(Beginning of EXTRACTED DATA)

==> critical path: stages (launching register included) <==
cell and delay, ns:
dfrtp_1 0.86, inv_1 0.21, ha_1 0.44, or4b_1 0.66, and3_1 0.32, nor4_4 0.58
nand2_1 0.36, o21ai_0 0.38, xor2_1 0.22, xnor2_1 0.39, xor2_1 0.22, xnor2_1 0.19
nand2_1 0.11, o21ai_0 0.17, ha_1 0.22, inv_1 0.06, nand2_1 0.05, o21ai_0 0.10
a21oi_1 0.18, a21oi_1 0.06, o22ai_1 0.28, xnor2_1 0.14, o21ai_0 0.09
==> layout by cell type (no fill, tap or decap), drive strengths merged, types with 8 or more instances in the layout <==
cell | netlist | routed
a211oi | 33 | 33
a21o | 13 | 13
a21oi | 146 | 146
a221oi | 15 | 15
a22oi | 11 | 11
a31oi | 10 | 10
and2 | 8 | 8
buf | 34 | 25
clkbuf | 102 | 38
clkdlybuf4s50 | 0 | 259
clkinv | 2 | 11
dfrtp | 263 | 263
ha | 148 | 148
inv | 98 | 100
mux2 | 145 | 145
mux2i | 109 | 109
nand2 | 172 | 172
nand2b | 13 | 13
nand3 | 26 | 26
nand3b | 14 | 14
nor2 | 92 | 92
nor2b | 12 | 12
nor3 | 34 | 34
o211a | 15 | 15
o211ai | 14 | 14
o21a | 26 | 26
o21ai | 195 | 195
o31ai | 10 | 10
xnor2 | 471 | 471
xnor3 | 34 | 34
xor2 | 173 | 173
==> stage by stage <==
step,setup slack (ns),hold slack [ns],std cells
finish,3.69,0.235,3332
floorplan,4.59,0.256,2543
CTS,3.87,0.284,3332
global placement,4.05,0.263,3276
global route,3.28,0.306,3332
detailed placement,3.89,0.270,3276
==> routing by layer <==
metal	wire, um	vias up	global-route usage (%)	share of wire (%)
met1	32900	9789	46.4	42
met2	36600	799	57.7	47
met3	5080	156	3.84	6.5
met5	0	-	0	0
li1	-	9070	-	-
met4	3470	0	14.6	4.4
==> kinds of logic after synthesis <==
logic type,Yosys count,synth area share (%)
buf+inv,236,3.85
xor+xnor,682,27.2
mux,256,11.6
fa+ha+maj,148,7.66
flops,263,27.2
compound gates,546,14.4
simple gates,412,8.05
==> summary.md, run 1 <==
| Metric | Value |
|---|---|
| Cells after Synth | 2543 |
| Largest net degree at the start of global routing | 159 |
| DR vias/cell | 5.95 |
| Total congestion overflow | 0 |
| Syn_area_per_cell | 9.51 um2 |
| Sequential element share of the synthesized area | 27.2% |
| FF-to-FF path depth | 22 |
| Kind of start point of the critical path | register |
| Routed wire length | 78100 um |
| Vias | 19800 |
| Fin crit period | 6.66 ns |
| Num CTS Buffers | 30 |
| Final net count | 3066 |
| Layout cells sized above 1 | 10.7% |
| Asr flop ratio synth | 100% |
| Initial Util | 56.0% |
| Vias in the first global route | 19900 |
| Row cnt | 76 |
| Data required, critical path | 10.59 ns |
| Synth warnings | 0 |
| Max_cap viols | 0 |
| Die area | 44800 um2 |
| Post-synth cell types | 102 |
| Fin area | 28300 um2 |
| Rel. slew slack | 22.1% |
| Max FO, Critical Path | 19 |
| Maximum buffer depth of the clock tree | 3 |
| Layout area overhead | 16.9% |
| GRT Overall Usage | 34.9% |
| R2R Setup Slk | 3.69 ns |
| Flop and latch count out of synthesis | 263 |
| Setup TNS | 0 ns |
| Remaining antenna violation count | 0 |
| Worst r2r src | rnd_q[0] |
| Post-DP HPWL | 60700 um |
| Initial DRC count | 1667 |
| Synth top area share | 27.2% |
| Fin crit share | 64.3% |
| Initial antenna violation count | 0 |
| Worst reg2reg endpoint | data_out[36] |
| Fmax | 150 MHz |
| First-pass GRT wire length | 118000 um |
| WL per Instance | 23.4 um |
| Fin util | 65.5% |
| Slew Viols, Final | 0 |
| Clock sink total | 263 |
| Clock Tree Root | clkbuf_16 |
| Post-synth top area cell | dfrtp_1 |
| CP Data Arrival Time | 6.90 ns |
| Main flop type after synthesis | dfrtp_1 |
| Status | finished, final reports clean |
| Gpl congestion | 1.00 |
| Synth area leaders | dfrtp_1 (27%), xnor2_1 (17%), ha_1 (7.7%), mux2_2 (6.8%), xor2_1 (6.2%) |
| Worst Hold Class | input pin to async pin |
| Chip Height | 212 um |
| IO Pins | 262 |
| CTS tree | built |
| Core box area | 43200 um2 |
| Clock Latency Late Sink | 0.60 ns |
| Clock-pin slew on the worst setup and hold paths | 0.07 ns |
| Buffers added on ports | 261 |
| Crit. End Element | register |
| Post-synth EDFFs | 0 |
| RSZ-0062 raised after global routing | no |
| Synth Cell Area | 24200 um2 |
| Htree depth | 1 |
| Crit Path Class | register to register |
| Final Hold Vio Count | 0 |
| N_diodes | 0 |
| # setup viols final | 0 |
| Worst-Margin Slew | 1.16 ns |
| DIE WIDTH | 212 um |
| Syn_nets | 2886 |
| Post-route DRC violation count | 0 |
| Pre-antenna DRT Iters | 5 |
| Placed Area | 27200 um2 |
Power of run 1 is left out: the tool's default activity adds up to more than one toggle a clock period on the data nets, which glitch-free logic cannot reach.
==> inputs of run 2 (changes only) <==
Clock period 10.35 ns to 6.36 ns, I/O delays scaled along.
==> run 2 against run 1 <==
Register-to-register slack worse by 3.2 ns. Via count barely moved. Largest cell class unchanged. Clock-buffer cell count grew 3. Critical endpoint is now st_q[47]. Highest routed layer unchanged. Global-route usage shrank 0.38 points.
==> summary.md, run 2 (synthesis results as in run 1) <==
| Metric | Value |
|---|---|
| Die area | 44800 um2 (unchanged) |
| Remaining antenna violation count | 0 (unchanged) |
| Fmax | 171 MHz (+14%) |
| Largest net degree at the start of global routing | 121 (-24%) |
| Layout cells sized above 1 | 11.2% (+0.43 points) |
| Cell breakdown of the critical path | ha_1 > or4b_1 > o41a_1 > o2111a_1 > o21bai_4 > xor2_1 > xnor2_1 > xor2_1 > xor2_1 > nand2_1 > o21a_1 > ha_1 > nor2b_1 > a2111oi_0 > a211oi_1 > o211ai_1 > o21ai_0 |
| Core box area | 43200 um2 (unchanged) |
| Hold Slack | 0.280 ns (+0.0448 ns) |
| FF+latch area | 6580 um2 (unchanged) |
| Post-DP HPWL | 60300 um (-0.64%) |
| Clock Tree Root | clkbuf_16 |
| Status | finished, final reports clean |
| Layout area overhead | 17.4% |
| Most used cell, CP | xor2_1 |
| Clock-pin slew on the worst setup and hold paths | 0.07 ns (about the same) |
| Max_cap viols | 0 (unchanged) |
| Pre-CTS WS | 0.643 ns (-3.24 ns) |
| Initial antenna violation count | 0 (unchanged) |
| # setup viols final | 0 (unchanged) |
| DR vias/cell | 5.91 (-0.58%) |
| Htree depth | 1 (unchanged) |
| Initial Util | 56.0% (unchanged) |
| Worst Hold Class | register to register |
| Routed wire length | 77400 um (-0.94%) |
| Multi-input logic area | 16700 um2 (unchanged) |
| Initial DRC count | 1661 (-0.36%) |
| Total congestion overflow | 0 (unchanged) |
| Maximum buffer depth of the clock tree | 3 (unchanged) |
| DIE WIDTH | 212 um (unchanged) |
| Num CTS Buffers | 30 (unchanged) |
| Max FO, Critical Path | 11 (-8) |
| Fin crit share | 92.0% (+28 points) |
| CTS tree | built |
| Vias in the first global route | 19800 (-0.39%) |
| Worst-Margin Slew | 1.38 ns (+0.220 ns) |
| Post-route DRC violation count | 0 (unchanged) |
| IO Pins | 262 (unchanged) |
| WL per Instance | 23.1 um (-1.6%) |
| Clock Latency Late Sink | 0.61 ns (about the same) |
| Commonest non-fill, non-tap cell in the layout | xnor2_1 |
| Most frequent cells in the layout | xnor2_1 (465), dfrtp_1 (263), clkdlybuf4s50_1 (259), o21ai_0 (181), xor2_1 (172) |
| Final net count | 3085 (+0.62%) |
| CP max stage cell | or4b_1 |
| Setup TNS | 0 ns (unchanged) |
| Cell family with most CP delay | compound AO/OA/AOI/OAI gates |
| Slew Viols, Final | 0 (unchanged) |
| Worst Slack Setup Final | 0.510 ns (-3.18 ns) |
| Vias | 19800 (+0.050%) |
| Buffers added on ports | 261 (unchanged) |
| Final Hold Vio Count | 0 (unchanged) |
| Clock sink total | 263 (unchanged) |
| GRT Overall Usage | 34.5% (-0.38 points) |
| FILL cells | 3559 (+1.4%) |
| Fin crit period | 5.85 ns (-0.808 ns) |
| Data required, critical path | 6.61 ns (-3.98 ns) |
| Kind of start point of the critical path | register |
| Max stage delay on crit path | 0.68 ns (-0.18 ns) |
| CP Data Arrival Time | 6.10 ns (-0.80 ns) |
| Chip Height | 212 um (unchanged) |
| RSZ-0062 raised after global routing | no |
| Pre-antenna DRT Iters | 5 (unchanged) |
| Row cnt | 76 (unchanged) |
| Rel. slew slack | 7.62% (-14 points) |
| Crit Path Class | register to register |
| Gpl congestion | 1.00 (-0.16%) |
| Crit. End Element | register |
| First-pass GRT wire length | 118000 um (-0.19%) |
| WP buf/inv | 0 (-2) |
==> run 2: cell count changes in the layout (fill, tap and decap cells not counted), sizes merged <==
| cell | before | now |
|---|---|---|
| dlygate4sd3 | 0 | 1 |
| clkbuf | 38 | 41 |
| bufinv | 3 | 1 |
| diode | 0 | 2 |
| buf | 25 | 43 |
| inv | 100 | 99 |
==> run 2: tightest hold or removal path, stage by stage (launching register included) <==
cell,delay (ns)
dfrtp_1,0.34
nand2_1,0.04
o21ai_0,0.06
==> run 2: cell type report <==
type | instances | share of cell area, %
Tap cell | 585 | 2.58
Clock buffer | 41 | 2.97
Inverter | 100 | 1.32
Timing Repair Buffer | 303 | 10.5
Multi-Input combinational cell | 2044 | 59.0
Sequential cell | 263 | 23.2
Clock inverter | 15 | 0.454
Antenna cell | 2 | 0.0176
**src/rtl/cmp_share_arbiter.sv**
```systemverilog
// cmp_share_arbiter: round-robin sharing of one registered signed compare unit among NREQ requesters.
// Optional watchdog on the compare result enabled by defining CMP_ARB_TIMEOUT_EN.
module cmp_share_arbiter #(
    parameter int WIDTH   = 16,
    parameter int NREQ    = 4,
    parameter int IDW     = $clog2(NREQ),
    parameter int TIMEOUT = 8
) (
    input  logic                  clk,
    input  logic                  rst_n,
    input  logic [NREQ-1:0]       req_valid_i,
    input  logic [NREQ*WIDTH-1:0] req_a_i,
    input  logic [NREQ*WIDTH-1:0] req_b_i,
    input  logic [NREQ*2-1:0]     req_fun_i,
    output logic [NREQ-1:0]       req_ready_o,
    output logic [WIDTH-1:0]      cmp_a_o,
    output logic [WIDTH-1:0]      cmp_b_o,
    output logic [1:0]            cmp_fun_o,
    output logic                  cmp_en_o,
    input  logic [WIDTH-1:0]      cmp_out_i,
    input  logic                  cmp_flag_i,
    output logic                  rsp_valid_o,
    input  logic                  rsp_ready_i,
    output logic [IDW-1:0]        rsp_id_o,
    output logic [WIDTH-1:0]      rsp_data_o,
    output logic                  rsp_err_o
);
    typedef enum logic [1:0] {IDLE, ISSUE, WAIT, RESP} state_e;
    state_e state_q, state_d;
    logic [IDW-1:0] ptr_q, ptr_d, id_q, id_d, gnt_id;
    logic [IDW:0] scan;
    logic gnt_any, tmo;
    logic [WIDTH-1:0] a_q, a_d, b_q, b_d, data_q, data_d;
    logic [1:0] fun_q, fun_d;

    if (NREQ < 2 || NREQ > 8 || TIMEOUT < 1) begin : g_bad_cfg
        $error("cmp_share_arbiter: unsupported parameters");
    end

    // Scan downward so the requester closest to ptr_q (mod NREQ) is the last to overwrite.
    always_comb begin
        gnt_any = 1'b0;
        gnt_id  = '0;
        scan    = '0;
        for (int i = NREQ - 1; i >= 0; i--) begin
            scan = {1'b0, ptr_q} + (IDW+1)'(i);
            if (scan >= (IDW+1)'(NREQ)) scan = scan - (IDW+1)'(NREQ);
            if (rst_n && req_valid_i[scan[IDW-1:0]]) begin
                gnt_any = 1'b1;
                gnt_id  = scan[IDW-1:0];
            end
        end
    end

    always_comb begin
        state_d     = state_q;
        ptr_d       = ptr_q;
        id_d        = id_q;
        a_d         = a_q;
        b_d         = b_q;
        fun_d       = fun_q;
        data_d      = data_q;
        req_ready_o = '0;
        cmp_en_o    = 1'b0;
        rsp_valid_o = 1'b0;
        case (state_q)
            IDLE: if (gnt_any) begin
                req_ready_o[gnt_id] = 1'b1;
                a_d     = req_a_i[gnt_id*WIDTH +: WIDTH];
                b_d     = req_b_i[gnt_id*WIDTH +: WIDTH];
                fun_d   = req_fun_i[gnt_id*2 +: 2];
                id_d    = gnt_id;
                ptr_d   = (gnt_id == IDW'(NREQ - 1)) ? '0 : gnt_id + 1'b1;
                state_d = ISSUE;
            end
            ISSUE: begin
                cmp_en_o = 1'b1;
                state_d  = WAIT;
            end
            WAIT: if (cmp_flag_i || tmo) begin
                data_d  = cmp_flag_i ? cmp_out_i : '0;
                state_d = RESP;
            end
            RESP: begin
                rsp_valid_o = 1'b1;
                state_d     = rsp_ready_i ? IDLE : RESP;
            end
            default: state_d = IDLE;
        endcase
    end

    always_ff @(posedge clk or negedge rst_n) begin
        if (!rst_n) begin
            state_q <= IDLE;
            ptr_q   <= '0;
            id_q    <= '0;
            a_q     <= '0;
            b_q     <= '0;
            fun_q   <= '0;
            data_q  <= '0;
        end else begin
            state_q <= state_d;
            ptr_q   <= ptr_d;
            id_q    <= id_d;
            a_q     <= a_d;
            b_q     <= b_d;
            fun_q   <= fun_d;
            data_q  <= data_d;
        end
    end

    assign cmp_a_o    = a_q;
    assign cmp_b_o    = b_q;
    assign cmp_fun_o  = fun_q;
    assign rsp_id_o   = id_q;
    assign rsp_data_o = data_q;

`ifdef CMP_ARB_TIMEOUT_EN
    localparam int CW = $clog2(TIMEOUT + 1);
    logic [CW-1:0] cnt_q;
    logic err_q;

    // Counter is zero whenever WAIT is entered; fires on the TIMEOUT-th flagless WAIT cycle.
    assign tmo = (state_q == WAIT) && !cmp_flag_i && (cnt_q == CW'(TIMEOUT - 1));

    always_ff @(posedge clk or negedge rst_n) begin
        if (!rst_n) begin
            cnt_q <= '0;
            err_q <= 1'b0;
        end else begin
            cnt_q <= (state_q == WAIT) ? cnt_q + CW'(1) : '0;
            err_q <= (state_q == IDLE && gnt_any) ? 1'b0 : (tmo ? 1'b1 : err_q);
        end
    end

    assign rsp_err_o = err_q;
`else
    assign tmo       = 1'b0;
    assign rsp_err_o = 1'b0;
`endif
endmodule

```
===== src/rtl/frac_clkdiv_pkg.sv =====
// rtl/frac_clkdiv_pkg.sv - shared widths and divider-word helpers for the fractional clock divider bank
package frac_clkdiv_pkg;
  localparam int MAX_INT_W  = 16;
  localparam int MAX_FRAC_W = 16;
  localparam int WORD_W     = 32;

  function automatic logic [MAX_INT_W-1:0] div_int(input logic [WORD_W-1:0] word, input int fracW);
    return MAX_INT_W'(word >> fracW);
  endfunction

  function automatic logic [MAX_FRAC_W-1:0] div_frac(input logic [WORD_W-1:0] word, input int fracW);
    logic [WORD_W-1:0] mask;
    mask = (WORD_W'(1) << fracW) - WORD_W'(1);
    return MAX_FRAC_W'(word & mask);
  endfunction

  // An integer field of zero means the longest period, 2^intW.
  function automatic logic [MAX_INT_W:0] int_eff(input logic [MAX_INT_W-1:0] intField, input int intW);
    return (intField == '0) ? ((MAX_INT_W+1)'(1) << intW) : {1'b0, intField};
  endfunction
endpackage


===== src/rtl/frac_clkdiv_channel.sv =====
// rtl/frac_clkdiv_channel.sv - one fractional clock-enable channel with shadowed divider
module frac_clkdiv_channel
  import frac_clkdiv_pkg::*;
#(
  parameter int INT_W  = 16,
  parameter int FRAC_W = 8
) (
  input  logic                    clk,
  input  logic                    reset,
  input  logic                    en,
  input  logic                    restart,
  input  logic                    wrValid,
  input  logic [INT_W+FRAC_W-1:0] wrDiv,
  output logic                    clkEnable,
  output logic                    pending
);
  localparam int DIV_W = INT_W + FRAC_W;
  localparam int LEN_W = INT_W + 1;
  localparam logic [DIV_W-1:0] DEFAULT_DIV = DIV_W'(1) << FRAC_W;

  logic [DIV_W-1:0]  activeDiv;
  logic [DIV_W-1:0]  shadowDiv;
  logic [DIV_W-1:0]  nextDiv;
  logic [LEN_W-1:0]  cnt;
  logic [LEN_W-1:0]  len;
  logic [LEN_W-1:0]  nextLen;
  logic [FRAC_W-1:0] acc;
  logic [FRAC_W-1:0] nextFrac;
  logic [FRAC_W:0]   accSum;
  logic              enPrev;
  logic              clearNow;

  // A same-cycle write bypasses the shadow; otherwise a pending shadow wins over the active value.
  assign nextDiv   = wrValid ? wrDiv : (pending ? shadowDiv : activeDiv);
  assign nextFrac  = FRAC_W'(div_frac(WORD_W'(nextDiv), FRAC_W));
  assign nextLen   = LEN_W'(int_eff(div_int(WORD_W'(nextDiv), FRAC_W), INT_W));
  assign accSum    = {1'b0, acc} + {1'b0, nextFrac};
  assign clkEnable = en & (cnt == len - LEN_W'(1)) & ~reset;
  assign clearNow  = ~en | restart | ~enPrev;

  always_ff @(posedge clk) begin
    if (reset) begin
      activeDiv <= DEFAULT_DIV;
      shadowDiv <= DEFAULT_DIV;
      pending   <= 1'b0;
      cnt       <= '0;
      acc       <= '0;
      len       <= LEN_W'(1);
      enPrev    <= 1'b0;
    end else begin
      enPrev <= en;
      if (clearNow) begin
        // Restart beats a coincident pulse: the first period after it never carries.
        cnt       <= '0;
        acc       <= '0;
        len       <= nextLen;
        activeDiv <= nextDiv;
        pending   <= 1'b0;
      end else if (clkEnable) begin
        cnt       <= '0;
        acc       <= accSum[FRAC_W-1:0];
        len       <= nextLen + LEN_W'(accSum[FRAC_W]);
        activeDiv <= nextDiv;
        pending   <= 1'b0;
      end else begin
        cnt <= cnt + LEN_W'(1);
        if (wrValid) begin
          shadowDiv <= wrDiv;
          pending   <= 1'b1;
        end
      end
    end
  end
endmodule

(End of EXTRACTED DATA)

** TASK BRIEF **
Within the data above, the lines from the one with "synth | 100% |" to the one with "Remaining antenna violation count | 0 |" must be repeated exactly; no other line belongs in the answer.

** THE ANSWER **
| Asr flop ratio synth | 100% |
| Initial Util | 56.0% |
| Vias in the first global route | 19900 |
| Row cnt | 76 |
| Data required, critical path | 10.59 ns |
| Synth warnings | 0 |
| Max_cap viols | 0 |
| Die area | 44800 um2 |
| Post-synth cell types | 102 |
| Fin area | 28300 um2 |
| Rel. slew slack | 22.1% |
| Max FO, Critical Path | 19 |
| Maximum buffer depth of the clock tree | 3 |
| Layout area overhead | 16.9% |
| GRT Overall Usage | 34.9% |
| R2R Setup Slk | 3.69 ns |
| Flop and latch count out of synthesis | 263 |
| Setup TNS | 0 ns |
| Remaining antenna violation count | 0 |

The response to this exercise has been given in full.